------ Input for this task ------

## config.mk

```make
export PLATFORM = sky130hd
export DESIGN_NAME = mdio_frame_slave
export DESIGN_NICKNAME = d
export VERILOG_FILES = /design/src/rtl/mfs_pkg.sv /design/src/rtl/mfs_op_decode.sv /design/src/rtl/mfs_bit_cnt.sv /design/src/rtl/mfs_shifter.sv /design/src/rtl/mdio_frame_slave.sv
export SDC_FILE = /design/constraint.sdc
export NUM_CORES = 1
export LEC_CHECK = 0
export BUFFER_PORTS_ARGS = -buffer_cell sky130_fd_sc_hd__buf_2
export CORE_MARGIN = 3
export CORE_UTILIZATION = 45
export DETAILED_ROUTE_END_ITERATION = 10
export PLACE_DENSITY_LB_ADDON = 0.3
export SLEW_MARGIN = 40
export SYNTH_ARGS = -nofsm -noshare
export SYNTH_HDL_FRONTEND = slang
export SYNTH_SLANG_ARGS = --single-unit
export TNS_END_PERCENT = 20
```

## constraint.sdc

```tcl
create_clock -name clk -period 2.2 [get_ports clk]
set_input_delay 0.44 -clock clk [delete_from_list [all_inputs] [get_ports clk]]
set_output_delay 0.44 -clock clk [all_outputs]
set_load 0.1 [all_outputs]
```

------
------ Input for this task ------

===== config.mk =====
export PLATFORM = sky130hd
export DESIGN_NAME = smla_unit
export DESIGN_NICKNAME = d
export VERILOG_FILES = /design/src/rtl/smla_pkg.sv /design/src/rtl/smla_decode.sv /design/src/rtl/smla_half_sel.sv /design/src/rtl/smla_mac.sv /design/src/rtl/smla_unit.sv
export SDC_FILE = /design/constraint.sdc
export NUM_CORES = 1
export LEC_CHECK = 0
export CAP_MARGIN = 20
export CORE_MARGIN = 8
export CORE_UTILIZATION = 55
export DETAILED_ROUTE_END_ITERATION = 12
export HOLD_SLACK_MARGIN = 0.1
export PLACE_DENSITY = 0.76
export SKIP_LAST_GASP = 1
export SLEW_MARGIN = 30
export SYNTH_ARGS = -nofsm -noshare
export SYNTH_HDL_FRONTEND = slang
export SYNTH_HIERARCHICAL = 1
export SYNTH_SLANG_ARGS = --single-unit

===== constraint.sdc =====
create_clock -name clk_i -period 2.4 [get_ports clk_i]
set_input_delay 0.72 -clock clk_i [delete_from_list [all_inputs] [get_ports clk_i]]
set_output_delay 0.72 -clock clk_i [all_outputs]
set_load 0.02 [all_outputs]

------
------ Input for this task ------

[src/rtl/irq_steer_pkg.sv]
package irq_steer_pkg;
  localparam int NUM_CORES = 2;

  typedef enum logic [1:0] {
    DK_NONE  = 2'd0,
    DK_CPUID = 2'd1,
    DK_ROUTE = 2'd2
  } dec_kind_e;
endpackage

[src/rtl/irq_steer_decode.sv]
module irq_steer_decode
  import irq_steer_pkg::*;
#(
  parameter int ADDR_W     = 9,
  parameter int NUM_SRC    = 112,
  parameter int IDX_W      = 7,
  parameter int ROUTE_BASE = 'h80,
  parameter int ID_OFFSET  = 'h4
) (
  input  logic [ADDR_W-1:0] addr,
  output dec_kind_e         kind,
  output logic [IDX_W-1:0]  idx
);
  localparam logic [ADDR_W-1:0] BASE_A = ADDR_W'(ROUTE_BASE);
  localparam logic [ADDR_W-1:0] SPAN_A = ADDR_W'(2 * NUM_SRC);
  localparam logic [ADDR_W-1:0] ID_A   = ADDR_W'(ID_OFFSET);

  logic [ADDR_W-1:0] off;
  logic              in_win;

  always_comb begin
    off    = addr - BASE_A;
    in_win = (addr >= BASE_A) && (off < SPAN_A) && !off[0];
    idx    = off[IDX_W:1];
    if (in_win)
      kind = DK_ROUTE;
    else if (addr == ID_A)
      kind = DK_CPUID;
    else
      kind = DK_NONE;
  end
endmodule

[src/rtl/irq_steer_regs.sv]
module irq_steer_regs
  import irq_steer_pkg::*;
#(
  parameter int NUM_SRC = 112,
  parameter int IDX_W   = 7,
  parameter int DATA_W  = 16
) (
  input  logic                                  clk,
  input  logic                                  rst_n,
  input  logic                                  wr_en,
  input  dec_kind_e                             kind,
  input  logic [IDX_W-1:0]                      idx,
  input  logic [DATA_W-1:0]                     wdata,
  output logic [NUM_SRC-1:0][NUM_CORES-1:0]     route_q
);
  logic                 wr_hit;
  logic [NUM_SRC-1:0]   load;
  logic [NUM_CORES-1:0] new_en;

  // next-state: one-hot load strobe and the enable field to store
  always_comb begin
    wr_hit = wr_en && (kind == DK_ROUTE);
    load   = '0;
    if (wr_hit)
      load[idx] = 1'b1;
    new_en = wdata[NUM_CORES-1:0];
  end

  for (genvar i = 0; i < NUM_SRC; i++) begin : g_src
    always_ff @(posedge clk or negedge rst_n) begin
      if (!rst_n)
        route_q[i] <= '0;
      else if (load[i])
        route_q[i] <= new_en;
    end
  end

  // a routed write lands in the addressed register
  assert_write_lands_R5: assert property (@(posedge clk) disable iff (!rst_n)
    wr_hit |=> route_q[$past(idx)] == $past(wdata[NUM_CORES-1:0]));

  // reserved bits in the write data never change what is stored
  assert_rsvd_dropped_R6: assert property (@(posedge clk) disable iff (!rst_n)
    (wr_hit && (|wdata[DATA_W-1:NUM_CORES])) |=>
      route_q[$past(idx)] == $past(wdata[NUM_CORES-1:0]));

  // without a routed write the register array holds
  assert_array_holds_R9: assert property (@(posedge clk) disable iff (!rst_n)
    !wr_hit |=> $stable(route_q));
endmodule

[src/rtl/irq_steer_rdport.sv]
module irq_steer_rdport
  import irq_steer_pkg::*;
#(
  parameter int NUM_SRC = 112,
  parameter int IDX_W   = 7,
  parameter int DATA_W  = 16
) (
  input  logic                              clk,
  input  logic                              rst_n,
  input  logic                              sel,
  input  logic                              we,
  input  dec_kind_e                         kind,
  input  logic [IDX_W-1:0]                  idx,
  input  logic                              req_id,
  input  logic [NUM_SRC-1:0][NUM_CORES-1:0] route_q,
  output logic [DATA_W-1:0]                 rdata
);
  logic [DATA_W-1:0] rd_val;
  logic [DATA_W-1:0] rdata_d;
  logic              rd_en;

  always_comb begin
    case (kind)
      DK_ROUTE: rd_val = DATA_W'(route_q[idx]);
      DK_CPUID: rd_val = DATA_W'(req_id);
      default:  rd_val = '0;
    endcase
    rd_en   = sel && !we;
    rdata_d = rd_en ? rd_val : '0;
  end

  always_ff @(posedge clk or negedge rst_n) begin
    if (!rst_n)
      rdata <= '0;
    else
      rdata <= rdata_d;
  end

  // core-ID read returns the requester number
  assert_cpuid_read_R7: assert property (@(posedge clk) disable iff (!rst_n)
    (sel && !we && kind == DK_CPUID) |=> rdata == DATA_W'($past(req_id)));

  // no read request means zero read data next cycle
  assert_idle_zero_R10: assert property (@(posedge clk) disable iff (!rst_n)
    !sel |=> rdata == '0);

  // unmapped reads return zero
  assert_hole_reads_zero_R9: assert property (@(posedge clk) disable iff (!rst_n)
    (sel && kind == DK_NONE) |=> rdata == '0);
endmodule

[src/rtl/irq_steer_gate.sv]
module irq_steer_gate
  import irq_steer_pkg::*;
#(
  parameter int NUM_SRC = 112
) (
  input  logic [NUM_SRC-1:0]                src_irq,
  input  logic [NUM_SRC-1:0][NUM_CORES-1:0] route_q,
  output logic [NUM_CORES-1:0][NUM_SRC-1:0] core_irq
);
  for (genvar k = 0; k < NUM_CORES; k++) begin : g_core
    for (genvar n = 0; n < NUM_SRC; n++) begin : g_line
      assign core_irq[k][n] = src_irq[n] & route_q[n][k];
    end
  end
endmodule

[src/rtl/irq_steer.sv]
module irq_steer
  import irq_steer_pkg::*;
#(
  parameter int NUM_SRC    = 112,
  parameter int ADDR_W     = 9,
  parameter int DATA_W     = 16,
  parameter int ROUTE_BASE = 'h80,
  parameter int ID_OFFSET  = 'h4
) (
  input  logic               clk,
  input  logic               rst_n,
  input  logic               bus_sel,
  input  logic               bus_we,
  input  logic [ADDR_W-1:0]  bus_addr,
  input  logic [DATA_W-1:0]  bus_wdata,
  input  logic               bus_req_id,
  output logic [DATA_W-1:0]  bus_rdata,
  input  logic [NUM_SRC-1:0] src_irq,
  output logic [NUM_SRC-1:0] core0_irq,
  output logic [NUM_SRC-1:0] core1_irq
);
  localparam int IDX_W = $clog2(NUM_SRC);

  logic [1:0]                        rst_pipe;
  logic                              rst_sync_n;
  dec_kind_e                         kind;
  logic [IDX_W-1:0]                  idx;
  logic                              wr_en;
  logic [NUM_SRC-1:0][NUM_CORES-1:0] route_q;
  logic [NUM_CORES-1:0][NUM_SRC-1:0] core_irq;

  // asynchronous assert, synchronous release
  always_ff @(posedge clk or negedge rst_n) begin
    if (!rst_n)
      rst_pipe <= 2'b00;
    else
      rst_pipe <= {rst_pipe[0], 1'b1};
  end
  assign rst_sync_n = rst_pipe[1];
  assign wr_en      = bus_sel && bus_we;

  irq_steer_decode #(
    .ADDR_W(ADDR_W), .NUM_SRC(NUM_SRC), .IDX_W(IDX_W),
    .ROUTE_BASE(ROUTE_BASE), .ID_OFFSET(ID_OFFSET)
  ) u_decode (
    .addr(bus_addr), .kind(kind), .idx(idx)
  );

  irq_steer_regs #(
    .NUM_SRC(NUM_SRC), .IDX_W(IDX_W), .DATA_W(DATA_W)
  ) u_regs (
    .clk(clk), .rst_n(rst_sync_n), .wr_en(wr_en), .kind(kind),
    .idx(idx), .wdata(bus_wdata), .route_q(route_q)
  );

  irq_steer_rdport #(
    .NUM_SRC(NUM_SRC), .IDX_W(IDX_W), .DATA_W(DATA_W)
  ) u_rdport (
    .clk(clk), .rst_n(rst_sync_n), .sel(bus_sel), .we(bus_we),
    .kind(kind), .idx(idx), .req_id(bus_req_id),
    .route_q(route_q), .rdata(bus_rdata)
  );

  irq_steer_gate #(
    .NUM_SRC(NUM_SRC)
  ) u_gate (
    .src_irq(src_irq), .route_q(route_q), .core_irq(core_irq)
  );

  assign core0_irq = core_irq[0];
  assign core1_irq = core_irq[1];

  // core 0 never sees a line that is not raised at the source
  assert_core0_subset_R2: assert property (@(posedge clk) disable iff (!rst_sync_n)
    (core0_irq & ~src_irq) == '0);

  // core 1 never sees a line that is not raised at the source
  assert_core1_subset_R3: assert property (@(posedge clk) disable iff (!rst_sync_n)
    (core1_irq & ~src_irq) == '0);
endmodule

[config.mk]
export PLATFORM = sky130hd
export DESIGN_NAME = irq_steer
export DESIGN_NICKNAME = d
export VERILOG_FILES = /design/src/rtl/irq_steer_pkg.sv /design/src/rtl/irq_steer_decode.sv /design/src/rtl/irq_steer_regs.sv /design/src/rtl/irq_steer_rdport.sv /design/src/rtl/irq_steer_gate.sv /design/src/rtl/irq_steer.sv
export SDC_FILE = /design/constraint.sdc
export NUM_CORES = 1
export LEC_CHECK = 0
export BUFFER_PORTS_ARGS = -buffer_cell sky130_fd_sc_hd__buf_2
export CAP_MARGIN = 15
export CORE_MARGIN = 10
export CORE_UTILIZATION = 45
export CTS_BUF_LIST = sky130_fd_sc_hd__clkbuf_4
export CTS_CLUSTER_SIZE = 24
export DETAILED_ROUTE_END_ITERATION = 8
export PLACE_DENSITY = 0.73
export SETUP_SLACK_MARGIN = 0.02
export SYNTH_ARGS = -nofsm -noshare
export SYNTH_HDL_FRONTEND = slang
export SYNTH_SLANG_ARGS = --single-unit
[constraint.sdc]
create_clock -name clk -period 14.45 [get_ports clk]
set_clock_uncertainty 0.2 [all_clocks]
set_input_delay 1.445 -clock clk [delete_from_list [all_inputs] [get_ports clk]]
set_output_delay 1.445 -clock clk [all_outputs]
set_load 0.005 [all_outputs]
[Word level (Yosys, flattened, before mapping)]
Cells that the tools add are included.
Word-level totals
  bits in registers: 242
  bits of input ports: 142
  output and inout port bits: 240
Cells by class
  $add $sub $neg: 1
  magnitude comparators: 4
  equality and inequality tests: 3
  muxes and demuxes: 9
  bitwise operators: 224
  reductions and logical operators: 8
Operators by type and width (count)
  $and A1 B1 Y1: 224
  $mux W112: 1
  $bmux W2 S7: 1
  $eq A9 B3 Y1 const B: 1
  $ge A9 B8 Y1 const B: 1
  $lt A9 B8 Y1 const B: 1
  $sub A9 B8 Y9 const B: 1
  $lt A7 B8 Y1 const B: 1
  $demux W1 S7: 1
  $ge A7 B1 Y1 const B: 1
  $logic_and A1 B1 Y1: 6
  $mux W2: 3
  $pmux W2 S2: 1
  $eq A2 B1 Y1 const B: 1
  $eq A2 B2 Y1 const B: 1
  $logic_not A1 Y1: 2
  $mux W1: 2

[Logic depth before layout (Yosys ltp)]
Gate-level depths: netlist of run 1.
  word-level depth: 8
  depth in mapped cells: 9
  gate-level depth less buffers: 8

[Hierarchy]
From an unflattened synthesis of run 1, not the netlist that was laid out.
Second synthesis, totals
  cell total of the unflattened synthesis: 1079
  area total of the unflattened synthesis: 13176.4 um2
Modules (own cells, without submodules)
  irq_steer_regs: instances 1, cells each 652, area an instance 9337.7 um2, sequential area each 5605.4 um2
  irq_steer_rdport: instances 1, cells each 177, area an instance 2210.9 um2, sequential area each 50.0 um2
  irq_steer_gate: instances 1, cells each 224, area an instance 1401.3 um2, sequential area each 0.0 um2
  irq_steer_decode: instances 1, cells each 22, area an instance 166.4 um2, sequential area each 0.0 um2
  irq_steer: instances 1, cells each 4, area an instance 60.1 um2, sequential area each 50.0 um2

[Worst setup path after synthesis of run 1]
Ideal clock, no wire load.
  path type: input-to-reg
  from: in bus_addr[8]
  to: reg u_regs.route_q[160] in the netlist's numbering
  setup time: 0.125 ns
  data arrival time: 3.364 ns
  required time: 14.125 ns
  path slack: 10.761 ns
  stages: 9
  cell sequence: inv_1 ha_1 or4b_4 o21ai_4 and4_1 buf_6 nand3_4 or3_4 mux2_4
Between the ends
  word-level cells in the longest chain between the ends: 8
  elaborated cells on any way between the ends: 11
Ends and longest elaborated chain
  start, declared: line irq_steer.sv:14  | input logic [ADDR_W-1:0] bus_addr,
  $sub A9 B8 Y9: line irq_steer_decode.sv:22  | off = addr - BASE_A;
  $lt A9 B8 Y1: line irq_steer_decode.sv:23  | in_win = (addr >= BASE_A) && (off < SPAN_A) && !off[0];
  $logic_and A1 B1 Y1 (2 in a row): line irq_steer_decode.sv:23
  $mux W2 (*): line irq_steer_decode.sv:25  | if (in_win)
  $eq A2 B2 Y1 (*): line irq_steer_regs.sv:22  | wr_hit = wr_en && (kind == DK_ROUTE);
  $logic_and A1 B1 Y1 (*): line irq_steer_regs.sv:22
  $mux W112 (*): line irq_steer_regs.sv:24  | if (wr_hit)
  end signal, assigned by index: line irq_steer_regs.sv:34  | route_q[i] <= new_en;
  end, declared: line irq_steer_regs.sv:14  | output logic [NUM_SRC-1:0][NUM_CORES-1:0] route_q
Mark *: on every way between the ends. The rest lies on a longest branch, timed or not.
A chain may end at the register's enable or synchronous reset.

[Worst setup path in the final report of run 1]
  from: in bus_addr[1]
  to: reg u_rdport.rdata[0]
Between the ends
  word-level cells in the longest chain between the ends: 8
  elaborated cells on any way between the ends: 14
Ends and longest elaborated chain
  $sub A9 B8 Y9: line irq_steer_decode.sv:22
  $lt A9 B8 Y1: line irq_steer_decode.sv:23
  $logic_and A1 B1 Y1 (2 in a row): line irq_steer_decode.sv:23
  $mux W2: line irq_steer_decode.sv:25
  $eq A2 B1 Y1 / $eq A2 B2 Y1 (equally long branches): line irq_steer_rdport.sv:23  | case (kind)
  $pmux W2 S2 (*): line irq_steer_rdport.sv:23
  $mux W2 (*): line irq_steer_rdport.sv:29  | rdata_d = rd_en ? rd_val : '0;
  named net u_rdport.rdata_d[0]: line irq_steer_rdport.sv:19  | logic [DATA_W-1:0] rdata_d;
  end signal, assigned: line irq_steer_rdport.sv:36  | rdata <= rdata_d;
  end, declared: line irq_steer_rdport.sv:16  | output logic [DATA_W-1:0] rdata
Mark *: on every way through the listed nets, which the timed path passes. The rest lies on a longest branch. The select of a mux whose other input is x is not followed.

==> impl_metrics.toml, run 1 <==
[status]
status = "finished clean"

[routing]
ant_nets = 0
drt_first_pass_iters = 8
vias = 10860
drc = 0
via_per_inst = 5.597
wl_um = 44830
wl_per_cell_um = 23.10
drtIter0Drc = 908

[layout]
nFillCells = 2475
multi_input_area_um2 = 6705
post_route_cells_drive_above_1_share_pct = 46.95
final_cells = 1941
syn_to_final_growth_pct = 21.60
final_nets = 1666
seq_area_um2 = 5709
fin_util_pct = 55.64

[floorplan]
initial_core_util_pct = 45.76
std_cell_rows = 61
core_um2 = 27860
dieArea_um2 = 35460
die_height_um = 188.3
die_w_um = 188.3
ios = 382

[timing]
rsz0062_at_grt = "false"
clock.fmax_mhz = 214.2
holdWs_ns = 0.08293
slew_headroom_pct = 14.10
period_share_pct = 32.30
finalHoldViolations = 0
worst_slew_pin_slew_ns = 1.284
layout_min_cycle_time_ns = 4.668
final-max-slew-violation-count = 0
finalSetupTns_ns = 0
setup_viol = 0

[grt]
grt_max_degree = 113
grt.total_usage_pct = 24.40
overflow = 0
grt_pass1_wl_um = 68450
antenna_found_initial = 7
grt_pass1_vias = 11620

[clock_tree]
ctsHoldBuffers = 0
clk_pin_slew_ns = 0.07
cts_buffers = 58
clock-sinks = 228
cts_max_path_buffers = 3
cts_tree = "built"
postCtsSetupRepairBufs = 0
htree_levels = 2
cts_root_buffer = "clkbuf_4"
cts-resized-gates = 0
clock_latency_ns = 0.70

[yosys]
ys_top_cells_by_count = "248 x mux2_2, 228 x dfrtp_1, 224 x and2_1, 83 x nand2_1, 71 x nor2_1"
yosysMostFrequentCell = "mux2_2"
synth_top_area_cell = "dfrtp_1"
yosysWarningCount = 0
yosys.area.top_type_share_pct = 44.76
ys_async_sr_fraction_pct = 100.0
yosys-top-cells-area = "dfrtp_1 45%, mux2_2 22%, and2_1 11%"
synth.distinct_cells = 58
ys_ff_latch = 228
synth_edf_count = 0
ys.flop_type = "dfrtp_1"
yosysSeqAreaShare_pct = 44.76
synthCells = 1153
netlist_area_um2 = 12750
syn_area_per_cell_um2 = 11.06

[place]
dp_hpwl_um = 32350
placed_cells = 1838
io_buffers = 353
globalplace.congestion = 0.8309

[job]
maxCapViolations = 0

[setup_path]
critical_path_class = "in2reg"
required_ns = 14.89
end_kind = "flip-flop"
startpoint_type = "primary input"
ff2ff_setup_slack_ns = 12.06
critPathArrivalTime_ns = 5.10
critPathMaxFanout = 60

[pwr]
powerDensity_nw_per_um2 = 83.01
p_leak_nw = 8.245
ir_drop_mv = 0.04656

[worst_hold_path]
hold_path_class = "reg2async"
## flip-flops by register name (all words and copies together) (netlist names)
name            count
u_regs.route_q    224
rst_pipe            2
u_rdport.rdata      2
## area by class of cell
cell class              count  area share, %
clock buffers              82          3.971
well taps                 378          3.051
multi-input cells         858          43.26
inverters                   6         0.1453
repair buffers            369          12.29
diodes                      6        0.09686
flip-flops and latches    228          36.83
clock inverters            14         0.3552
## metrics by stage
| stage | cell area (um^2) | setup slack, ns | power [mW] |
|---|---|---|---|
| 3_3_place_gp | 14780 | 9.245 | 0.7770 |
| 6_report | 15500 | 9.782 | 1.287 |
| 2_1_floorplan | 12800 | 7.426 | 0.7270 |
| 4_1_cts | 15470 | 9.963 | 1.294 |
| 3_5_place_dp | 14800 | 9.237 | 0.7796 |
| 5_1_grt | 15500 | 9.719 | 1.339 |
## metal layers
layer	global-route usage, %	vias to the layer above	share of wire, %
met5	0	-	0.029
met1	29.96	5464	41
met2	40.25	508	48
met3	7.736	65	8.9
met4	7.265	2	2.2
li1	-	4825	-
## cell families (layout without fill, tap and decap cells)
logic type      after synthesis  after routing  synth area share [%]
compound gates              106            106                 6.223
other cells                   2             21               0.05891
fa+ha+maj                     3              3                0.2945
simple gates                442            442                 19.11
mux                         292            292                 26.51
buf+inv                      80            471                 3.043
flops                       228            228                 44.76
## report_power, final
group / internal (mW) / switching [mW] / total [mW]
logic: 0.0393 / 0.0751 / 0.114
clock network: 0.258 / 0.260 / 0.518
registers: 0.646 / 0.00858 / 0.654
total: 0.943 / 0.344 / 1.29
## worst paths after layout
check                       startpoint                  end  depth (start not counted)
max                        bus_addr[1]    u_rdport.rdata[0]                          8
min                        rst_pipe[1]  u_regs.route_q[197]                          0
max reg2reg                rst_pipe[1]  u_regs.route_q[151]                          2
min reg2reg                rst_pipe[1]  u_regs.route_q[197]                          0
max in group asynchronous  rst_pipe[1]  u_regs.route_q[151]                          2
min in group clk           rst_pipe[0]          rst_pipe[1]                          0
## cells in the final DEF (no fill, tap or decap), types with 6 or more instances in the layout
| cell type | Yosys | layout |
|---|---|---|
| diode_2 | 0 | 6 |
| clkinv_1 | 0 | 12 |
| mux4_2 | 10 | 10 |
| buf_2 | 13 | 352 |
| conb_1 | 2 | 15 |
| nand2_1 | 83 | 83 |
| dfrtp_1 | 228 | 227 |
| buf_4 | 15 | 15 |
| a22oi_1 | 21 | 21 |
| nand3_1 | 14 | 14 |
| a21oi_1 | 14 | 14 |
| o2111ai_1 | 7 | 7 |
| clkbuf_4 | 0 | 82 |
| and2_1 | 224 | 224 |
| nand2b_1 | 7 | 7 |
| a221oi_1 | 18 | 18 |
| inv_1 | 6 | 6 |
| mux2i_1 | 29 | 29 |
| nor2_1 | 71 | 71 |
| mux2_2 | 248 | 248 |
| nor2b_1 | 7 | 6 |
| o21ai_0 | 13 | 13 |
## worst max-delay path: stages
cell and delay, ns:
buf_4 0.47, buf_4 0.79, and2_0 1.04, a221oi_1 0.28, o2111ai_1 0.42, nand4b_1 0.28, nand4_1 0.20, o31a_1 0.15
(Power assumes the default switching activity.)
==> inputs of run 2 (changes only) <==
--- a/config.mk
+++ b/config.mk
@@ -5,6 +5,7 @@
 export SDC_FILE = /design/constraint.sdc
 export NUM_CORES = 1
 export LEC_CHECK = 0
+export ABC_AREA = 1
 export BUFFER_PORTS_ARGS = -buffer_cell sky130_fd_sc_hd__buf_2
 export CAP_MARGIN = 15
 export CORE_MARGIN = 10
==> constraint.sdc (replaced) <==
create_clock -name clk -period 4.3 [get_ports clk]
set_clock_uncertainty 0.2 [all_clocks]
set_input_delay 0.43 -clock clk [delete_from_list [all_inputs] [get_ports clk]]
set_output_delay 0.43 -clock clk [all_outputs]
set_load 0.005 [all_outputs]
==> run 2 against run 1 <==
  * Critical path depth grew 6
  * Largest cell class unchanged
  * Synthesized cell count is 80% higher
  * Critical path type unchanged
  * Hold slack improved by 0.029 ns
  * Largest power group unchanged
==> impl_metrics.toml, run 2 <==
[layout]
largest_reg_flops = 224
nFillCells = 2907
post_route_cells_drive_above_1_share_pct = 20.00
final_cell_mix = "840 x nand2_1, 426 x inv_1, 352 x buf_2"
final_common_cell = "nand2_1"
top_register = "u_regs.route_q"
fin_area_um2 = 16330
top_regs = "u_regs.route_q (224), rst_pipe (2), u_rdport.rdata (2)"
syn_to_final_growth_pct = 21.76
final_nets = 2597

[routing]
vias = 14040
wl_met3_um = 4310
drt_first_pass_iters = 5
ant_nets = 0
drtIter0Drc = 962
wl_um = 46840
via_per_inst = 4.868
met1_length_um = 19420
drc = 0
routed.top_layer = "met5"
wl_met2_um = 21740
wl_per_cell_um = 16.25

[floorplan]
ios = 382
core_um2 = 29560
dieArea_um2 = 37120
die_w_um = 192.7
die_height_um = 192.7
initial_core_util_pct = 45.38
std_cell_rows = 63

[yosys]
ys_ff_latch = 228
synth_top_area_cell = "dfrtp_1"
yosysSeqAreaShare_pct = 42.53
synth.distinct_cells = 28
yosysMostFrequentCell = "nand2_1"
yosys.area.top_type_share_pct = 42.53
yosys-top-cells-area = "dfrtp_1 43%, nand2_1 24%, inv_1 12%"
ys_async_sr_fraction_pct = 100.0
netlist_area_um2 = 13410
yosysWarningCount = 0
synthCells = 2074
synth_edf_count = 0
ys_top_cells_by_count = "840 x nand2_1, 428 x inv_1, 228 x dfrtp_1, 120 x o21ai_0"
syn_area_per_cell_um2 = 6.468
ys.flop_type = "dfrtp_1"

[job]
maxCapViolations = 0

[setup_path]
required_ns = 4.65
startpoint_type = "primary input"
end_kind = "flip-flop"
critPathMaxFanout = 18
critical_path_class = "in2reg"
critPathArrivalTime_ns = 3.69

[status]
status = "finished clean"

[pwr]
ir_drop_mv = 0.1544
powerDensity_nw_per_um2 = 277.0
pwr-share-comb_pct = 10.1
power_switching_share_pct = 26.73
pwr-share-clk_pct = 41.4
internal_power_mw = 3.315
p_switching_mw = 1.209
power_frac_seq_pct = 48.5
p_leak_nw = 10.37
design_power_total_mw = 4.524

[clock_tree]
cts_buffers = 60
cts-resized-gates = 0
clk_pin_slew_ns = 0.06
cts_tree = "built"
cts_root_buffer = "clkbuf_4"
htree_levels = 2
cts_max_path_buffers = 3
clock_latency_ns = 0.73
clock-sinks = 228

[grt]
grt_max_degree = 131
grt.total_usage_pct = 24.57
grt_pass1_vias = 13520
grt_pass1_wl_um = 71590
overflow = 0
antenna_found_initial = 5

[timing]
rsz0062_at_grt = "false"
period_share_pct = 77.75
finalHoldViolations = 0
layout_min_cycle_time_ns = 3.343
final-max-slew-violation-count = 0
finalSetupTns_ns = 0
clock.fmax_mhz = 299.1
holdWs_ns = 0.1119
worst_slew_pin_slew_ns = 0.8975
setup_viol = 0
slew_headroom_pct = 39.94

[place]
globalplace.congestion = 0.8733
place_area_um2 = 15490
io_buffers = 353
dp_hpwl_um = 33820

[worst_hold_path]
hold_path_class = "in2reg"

------

▶ _Problem to work on_: Looking at the data above, how many lines hold the word "next"? Respond with the number alone.

▶ _Answer box_: 2